__What the task requires__. Reproduce all records verbatim.

__Records provided__.
=== Section Start ===
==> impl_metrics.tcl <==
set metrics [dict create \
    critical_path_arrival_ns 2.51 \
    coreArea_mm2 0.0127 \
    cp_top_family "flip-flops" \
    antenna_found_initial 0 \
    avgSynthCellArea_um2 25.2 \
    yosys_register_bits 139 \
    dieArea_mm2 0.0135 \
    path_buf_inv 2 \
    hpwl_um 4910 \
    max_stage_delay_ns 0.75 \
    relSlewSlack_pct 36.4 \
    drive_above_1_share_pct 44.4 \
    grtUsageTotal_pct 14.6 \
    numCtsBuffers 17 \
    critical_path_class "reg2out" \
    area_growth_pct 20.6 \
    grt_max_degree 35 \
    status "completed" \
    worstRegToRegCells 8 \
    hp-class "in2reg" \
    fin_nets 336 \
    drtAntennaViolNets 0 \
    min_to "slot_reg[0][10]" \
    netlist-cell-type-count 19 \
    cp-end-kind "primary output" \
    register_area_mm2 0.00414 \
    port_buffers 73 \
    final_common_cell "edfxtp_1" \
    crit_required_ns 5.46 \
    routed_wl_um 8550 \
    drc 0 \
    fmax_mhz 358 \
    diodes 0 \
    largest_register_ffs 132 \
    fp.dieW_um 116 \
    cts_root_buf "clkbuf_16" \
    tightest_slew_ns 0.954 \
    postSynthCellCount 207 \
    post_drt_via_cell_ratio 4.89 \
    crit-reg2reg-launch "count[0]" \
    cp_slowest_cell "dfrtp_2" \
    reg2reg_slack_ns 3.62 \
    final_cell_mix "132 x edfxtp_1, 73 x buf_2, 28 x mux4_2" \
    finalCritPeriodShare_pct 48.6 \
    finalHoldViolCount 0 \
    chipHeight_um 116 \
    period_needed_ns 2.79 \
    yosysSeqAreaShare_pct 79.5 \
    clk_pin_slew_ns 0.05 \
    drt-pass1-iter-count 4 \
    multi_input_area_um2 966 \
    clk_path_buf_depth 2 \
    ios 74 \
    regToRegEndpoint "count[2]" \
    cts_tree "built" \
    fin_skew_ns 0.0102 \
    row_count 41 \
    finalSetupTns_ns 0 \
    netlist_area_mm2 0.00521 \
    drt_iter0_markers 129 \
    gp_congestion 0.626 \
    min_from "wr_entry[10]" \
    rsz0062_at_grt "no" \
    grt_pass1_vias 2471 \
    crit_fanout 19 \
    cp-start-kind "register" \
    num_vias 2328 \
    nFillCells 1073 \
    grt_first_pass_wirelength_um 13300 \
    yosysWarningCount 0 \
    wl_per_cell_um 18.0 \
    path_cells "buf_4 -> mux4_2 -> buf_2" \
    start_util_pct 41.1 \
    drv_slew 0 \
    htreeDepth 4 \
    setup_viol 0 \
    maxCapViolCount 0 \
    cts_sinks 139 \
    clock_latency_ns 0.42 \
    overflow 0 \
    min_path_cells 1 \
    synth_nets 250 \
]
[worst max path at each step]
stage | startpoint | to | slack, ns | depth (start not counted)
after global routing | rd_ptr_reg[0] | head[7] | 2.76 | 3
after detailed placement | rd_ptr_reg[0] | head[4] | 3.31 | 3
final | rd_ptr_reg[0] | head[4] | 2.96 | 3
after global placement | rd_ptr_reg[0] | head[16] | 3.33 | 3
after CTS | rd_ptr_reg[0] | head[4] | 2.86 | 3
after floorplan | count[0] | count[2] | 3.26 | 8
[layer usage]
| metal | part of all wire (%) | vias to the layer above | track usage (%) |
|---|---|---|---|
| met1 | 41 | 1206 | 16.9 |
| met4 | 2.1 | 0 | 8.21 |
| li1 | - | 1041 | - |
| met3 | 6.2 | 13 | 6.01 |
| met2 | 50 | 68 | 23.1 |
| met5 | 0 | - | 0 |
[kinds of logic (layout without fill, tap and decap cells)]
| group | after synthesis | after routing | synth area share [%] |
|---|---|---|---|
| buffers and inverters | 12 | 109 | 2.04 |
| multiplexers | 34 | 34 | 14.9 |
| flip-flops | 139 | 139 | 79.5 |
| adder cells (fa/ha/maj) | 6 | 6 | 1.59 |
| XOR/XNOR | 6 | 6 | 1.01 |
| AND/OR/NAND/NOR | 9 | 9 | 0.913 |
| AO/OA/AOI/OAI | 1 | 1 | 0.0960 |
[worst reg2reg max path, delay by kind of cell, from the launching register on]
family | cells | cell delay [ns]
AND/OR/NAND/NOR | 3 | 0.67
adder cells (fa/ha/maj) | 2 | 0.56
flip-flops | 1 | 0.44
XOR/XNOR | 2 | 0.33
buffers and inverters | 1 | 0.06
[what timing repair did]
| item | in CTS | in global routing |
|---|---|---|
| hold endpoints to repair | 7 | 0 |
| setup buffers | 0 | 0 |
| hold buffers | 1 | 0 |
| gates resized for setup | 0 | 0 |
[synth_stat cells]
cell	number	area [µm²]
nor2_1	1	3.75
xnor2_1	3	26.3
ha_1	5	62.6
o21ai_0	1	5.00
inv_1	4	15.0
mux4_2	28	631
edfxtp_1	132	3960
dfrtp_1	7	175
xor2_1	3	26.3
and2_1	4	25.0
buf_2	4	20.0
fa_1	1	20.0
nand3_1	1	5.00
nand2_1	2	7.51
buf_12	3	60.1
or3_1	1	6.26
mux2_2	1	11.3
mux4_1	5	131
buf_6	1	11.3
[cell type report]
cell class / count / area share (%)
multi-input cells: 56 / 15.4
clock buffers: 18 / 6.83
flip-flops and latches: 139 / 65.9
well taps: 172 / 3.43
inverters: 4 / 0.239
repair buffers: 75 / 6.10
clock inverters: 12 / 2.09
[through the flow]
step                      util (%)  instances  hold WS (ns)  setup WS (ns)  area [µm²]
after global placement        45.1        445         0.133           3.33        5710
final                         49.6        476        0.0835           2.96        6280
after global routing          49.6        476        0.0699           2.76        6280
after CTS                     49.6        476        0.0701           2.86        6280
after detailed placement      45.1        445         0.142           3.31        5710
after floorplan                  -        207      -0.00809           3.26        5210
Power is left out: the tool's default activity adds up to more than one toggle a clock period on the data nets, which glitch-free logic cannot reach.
=== Section End ===
__Exercise output__.
==> impl_metrics.tcl <==
set metrics [dict create \
    critical_path_arrival_ns 2.51 \
    coreArea_mm2 0.0127 \
    cp_top_family "flip-flops" \
    antenna_found_initial 0 \
    avgSynthCellArea_um2 25.2 \
    yosys_register_bits 139 \
    dieArea_mm2 0.0135 \
    path_buf_inv 2 \
    hpwl_um 4910 \
    max_stage_delay_ns 0.75 \
    relSlewSlack_pct 36.4 \
    drive_above_1_share_pct 44.4 \
    grtUsageTotal_pct 14.6 \
    numCtsBuffers 17 \
    critical_path_class "reg2out" \
    area_growth_pct 20.6 \
    grt_max_degree 35 \
    status "completed" \
    worstRegToRegCells 8 \
    hp-class "in2reg" \
    fin_nets 336 \
    drtAntennaViolNets 0 \
    min_to "slot_reg[0][10]" \
    netlist-cell-type-count 19 \
    cp-end-kind "primary output" \
    register_area_mm2 0.00414 \
    port_buffers 73 \
    final_common_cell "edfxtp_1" \
    crit_required_ns 5.46 \
    routed_wl_um 8550 \
    drc 0 \
    fmax_mhz 358 \
    diodes 0 \
    largest_register_ffs 132 \
    fp.dieW_um 116 \
    cts_root_buf "clkbuf_16" \
    tightest_slew_ns 0.954 \
    postSynthCellCount 207 \
    post_drt_via_cell_ratio 4.89 \
    crit-reg2reg-launch "count[0]" \
    cp_slowest_cell "dfrtp_2" \
    reg2reg_slack_ns 3.62 \
    final_cell_mix "132 x edfxtp_1, 73 x buf_2, 28 x mux4_2" \
    finalCritPeriodShare_pct 48.6 \
    finalHoldViolCount 0 \
    chipHeight_um 116 \
    period_needed_ns 2.79 \
    yosysSeqAreaShare_pct 79.5 \
    clk_pin_slew_ns 0.05 \
    drt-pass1-iter-count 4 \
    multi_input_area_um2 966 \
    clk_path_buf_depth 2 \
    ios 74 \
    regToRegEndpoint "count[2]" \
    cts_tree "built" \
    fin_skew_ns 0.0102 \
    row_count 41 \
    finalSetupTns_ns 0 \
    netlist_area_mm2 0.00521 \
    drt_iter0_markers 129 \
    gp_congestion 0.626 \
    min_from "wr_entry[10]" \
    rsz0062_at_grt "no" \
    grt_pass1_vias 2471 \
    crit_fanout 19 \
    cp-start-kind "register" \
    num_vias 2328 \
    nFillCells 1073 \
    grt_first_pass_wirelength_um 13300 \
    yosysWarningCount 0 \
    wl_per_cell_um 18.0 \
    path_cells "buf_4 -> mux4_2 -> buf_2" \
    start_util_pct 41.1 \
    drv_slew 0 \
    htreeDepth 4 \
    setup_viol 0 \
    maxCapViolCount 0 \
    cts_sinks 139 \
    clock_latency_ns 0.42 \
    overflow 0 \
    min_path_cells 1 \
    synth_nets 250 \
]
[worst max path at each step]
stage | startpoint | to | slack, ns | depth (start not counted)
after global routing | rd_ptr_reg[0] | head[7] | 2.76 | 3
after detailed placement | rd_ptr_reg[0] | head[4] | 3.31 | 3
final | rd_ptr_reg[0] | head[4] | 2.96 | 3
after global placement | rd_ptr_reg[0] | head[16] | 3.33 | 3
after CTS | rd_ptr_reg[0] | head[4] | 2.86 | 3
after floorplan | count[0] | count[2] | 3.26 | 8
[layer usage]
| metal | part of all wire (%) | vias to the layer above | track usage (%) |
|---|---|---|---|
| met1 | 41 | 1206 | 16.9 |
| met4 | 2.1 | 0 | 8.21 |
| li1 | - | 1041 | - |
| met3 | 6.2 | 13 | 6.01 |
| met2 | 50 | 68 | 23.1 |
| met5 | 0 | - | 0 |
[kinds of logic (layout without fill, tap and decap cells)]
| group | after synthesis | after routing | synth area share [%] |
|---|---|---|---|
| buffers and inverters | 12 | 109 | 2.04 |
| multiplexers | 34 | 34 | 14.9 |
| flip-flops | 139 | 139 | 79.5 |
| adder cells (fa/ha/maj) | 6 | 6 | 1.59 |
| XOR/XNOR | 6 | 6 | 1.01 |
| AND/OR/NAND/NOR | 9 | 9 | 0.913 |
| AO/OA/AOI/OAI | 1 | 1 | 0.0960 |
[worst reg2reg max path, delay by kind of cell, from the launching register on]
family | cells | cell delay [ns]
AND/OR/NAND/NOR | 3 | 0.67
adder cells (fa/ha/maj) | 2 | 0.56
flip-flops | 1 | 0.44
XOR/XNOR | 2 | 0.33
buffers and inverters | 1 | 0.06
[what timing repair did]
| item | in CTS | in global routing |
|---|---|---|
| hold endpoints to repair | 7 | 0 |
| setup buffers | 0 | 0 |
| hold buffers | 1 | 0 |
| gates resized for setup | 0 | 0 |
[synth_stat cells]
cell	number	area [µm²]
nor2_1	1	3.75
xnor2_1	3	26.3
ha_1	5	62.6
o21ai_0	1	5.00
inv_1	4	15.0
mux4_2	28	631
edfxtp_1	132	3960
dfrtp_1	7	175
xor2_1	3	26.3
and2_1	4	25.0
buf_2	4	20.0
fa_1	1	20.0
nand3_1	1	5.00
nand2_1	2	7.51
buf_12	3	60.1
or3_1	1	6.26
mux2_2	1	11.3
mux4_1	5	131
buf_6	1	11.3
[cell type report]
cell class / count / area share (%)
multi-input cells: 56 / 15.4
clock buffers: 18 / 6.83
flip-flops and latches: 139 / 65.9
well taps: 172 / 3.43
inverters: 4 / 0.239
repair buffers: 75 / 6.10
clock inverters: 12 / 2.09
[through the flow]
step                      util (%)  instances  hold WS (ns)  setup WS (ns)  area [µm²]
after global placement        45.1        445         0.133           3.33        5710
final                         49.6        476        0.0835           2.96        6280
after global routing          49.6        476        0.0699           2.76        6280
after CTS                     49.6        476        0.0701           2.86        6280
after detailed placement      45.1        445         0.142           3.31        5710
after floorplan                  -        207      -0.00809           3.26        5210
Power is left out: the tool's default activity adds up to more than one toggle a clock period on the data nets, which glitch-free logic cannot reach.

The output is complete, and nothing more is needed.